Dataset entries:
◆ ◆ ◆ ◆
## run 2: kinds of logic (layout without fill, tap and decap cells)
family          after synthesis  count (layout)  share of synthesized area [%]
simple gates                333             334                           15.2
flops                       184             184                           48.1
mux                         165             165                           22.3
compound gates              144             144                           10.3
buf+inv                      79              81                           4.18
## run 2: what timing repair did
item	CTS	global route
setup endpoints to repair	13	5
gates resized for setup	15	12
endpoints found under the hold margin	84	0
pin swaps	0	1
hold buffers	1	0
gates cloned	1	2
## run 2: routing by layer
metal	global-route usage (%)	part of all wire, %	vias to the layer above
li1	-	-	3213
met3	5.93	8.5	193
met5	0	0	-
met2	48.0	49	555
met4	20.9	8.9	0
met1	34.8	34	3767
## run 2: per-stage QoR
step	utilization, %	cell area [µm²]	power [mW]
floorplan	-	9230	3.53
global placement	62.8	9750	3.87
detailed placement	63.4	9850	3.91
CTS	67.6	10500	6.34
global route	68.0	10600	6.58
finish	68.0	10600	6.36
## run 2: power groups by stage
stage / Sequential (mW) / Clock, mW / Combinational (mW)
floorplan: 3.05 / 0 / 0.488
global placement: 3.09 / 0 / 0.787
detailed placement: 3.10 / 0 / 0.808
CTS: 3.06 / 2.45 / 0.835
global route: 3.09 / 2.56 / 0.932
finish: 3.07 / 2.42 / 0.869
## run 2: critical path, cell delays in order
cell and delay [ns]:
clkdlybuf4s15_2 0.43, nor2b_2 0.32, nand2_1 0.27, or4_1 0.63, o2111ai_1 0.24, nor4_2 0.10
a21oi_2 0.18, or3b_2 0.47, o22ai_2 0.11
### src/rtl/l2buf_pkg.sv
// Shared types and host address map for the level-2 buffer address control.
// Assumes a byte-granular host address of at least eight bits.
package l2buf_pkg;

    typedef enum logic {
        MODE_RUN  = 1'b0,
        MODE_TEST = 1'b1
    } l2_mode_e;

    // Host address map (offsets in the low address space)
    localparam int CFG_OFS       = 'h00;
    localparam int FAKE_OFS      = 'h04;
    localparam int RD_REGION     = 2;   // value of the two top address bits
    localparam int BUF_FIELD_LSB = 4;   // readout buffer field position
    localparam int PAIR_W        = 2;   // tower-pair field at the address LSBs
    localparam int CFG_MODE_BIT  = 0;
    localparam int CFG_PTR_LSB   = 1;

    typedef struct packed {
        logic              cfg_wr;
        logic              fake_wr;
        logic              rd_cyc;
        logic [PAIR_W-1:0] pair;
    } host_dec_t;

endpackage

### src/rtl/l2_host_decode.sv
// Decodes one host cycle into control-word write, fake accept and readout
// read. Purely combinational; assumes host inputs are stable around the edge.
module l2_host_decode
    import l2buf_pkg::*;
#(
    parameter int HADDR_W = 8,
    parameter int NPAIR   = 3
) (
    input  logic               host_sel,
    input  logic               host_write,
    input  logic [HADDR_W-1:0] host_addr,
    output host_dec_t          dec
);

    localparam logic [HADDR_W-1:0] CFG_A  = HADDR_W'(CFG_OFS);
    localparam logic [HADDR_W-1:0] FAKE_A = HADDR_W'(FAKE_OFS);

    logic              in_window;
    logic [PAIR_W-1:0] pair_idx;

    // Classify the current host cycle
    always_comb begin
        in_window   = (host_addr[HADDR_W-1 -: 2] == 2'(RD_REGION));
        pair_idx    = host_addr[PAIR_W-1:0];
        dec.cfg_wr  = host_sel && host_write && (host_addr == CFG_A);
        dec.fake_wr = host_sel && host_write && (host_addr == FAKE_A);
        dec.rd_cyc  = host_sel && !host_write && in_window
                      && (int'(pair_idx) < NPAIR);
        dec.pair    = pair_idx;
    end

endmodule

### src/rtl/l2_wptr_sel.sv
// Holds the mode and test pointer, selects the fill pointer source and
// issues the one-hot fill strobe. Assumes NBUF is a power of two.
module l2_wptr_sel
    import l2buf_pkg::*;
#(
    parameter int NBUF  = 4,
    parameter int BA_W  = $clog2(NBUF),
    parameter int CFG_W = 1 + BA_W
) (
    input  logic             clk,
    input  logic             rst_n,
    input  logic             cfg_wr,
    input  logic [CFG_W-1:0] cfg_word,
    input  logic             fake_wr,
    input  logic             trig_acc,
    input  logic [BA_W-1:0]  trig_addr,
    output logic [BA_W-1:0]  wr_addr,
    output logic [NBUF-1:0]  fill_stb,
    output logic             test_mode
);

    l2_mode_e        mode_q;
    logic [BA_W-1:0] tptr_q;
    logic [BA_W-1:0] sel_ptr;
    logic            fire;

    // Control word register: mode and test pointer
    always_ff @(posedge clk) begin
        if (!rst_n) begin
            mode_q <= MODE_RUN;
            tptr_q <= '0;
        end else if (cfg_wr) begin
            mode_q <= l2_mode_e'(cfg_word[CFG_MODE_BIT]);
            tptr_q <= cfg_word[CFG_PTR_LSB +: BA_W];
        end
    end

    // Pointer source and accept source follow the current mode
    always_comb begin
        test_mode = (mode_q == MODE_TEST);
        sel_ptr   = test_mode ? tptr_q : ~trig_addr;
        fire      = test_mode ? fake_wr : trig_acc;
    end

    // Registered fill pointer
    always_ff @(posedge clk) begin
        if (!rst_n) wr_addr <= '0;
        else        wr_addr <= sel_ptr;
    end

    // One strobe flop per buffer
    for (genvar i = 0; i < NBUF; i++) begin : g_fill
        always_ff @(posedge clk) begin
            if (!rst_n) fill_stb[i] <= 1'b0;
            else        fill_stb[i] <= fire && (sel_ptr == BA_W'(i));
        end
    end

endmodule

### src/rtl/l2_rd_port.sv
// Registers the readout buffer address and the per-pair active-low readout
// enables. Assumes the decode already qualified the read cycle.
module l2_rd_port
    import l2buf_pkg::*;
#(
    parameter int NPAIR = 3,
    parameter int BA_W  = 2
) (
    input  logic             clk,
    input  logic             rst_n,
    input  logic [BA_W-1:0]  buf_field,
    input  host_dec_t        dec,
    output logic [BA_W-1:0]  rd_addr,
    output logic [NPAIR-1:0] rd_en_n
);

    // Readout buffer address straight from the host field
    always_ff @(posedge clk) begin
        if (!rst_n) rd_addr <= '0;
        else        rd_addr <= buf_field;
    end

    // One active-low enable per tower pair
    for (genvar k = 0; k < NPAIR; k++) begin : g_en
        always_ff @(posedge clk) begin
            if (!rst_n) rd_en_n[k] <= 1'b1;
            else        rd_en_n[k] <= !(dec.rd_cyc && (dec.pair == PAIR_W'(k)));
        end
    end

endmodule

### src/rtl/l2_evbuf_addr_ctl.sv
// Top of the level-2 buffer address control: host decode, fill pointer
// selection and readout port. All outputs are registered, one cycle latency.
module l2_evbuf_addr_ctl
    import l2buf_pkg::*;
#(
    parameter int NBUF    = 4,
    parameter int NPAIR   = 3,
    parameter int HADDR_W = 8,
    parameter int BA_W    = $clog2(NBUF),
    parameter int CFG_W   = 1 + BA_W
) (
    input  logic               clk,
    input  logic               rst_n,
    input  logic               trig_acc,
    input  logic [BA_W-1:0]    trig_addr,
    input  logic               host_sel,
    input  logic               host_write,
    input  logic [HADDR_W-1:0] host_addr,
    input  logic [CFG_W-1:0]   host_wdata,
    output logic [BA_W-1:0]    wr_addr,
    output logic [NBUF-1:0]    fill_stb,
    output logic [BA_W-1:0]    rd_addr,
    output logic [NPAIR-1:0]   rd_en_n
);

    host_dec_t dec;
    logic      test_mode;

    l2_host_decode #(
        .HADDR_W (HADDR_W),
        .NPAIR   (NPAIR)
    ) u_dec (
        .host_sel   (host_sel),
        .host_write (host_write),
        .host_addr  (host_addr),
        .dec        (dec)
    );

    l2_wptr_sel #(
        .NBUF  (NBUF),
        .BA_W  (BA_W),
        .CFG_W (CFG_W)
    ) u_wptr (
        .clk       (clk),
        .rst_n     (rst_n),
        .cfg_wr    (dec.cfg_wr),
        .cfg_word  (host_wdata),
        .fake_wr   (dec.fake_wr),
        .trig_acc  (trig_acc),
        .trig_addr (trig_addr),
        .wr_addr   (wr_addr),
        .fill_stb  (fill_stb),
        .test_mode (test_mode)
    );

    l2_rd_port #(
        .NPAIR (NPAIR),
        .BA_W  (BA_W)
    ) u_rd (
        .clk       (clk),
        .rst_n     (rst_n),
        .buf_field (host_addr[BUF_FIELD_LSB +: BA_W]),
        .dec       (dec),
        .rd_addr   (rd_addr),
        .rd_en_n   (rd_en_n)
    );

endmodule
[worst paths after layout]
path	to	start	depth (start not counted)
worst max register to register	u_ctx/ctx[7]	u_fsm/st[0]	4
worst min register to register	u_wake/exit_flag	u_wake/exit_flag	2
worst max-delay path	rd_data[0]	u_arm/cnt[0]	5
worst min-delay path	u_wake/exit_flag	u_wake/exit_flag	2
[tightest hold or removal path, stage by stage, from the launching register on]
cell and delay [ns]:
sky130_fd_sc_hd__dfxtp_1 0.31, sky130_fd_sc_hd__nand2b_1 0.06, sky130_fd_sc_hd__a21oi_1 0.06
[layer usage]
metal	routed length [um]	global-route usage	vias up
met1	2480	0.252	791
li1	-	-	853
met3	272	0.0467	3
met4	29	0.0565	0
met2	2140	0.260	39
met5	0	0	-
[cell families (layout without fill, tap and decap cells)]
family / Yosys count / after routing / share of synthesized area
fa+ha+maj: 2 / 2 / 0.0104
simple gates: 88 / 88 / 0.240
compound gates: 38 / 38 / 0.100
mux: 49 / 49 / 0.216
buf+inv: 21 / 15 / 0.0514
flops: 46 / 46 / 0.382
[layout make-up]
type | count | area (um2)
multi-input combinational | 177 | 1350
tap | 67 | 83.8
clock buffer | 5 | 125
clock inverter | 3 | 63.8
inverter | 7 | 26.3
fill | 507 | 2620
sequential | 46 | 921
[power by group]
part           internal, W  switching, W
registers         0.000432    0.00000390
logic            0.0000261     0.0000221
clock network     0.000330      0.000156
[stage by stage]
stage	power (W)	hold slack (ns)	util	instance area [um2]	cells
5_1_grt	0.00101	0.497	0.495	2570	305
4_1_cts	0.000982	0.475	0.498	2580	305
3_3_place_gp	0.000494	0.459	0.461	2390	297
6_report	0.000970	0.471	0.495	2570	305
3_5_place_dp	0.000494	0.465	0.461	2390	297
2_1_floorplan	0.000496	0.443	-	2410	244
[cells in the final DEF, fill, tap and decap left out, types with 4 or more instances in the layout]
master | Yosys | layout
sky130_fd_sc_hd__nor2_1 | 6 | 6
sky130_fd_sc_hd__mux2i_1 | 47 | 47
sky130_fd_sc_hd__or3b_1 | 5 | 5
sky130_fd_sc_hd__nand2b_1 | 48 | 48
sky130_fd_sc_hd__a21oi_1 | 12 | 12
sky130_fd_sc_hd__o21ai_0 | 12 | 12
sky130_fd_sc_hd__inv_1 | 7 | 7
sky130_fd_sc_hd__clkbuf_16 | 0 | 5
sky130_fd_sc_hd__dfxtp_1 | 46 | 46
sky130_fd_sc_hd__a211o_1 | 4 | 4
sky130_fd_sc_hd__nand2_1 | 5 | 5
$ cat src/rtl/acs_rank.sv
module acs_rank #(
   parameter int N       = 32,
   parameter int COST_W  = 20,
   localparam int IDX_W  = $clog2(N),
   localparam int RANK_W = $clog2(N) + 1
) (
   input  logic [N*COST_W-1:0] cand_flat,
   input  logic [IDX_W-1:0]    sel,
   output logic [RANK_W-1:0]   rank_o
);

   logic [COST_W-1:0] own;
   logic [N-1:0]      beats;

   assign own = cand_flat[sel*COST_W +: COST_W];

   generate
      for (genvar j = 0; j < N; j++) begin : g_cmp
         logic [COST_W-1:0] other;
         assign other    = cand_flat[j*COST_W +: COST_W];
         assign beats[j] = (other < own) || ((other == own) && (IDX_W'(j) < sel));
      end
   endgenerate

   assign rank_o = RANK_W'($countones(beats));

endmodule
◆ ◆ ◆ ◆
- [WHAT THE TASK ASKS]:
Please repeat the lines above exactly, beginning with the line that contains "[cells in the" and ending with the final one.

- [EXERCISE RESULT]:
[cells in the final DEF, fill, tap and decap left out, types with 4 or more instances in the layout]
master | Yosys | layout
sky130_fd_sc_hd__nor2_1 | 6 | 6
sky130_fd_sc_hd__mux2i_1 | 47 | 47
sky130_fd_sc_hd__or3b_1 | 5 | 5
sky130_fd_sc_hd__nand2b_1 | 48 | 48
sky130_fd_sc_hd__a21oi_1 | 12 | 12
sky130_fd_sc_hd__o21ai_0 | 12 | 12
sky130_fd_sc_hd__inv_1 | 7 | 7
sky130_fd_sc_hd__clkbuf_16 | 0 | 5
sky130_fd_sc_hd__dfxtp_1 | 46 | 46
sky130_fd_sc_hd__a211o_1 | 4 | 4
sky130_fd_sc_hd__nand2_1 | 5 | 5
$ cat src/rtl/acs_rank.sv
module acs_rank #(
   parameter int N       = 32,
   parameter int COST_W  = 20,
   localparam int IDX_W  = $clog2(N),
   localparam int RANK_W = $clog2(N) + 1
) (
   input  logic [N*COST_W-1:0] cand_flat,
   input  logic [IDX_W-1:0]    sel,
   output logic [RANK_W-1:0]   rank_o
);

   logic [COST_W-1:0] own;
   logic [N-1:0]      beats;

   assign own = cand_flat[sel*COST_W +: COST_W];

   generate
      for (genvar j = 0; j < N; j++) begin : g_cmp
         logic [COST_W-1:0] other;
         assign other    = cand_flat[j*COST_W +: COST_W];
         assign beats[j] = (other < own) || ((other == own) && (IDX_W'(j) < sel));
      end
   endgenerate

   assign rank_o = RANK_W'($countones(beats));

endmodule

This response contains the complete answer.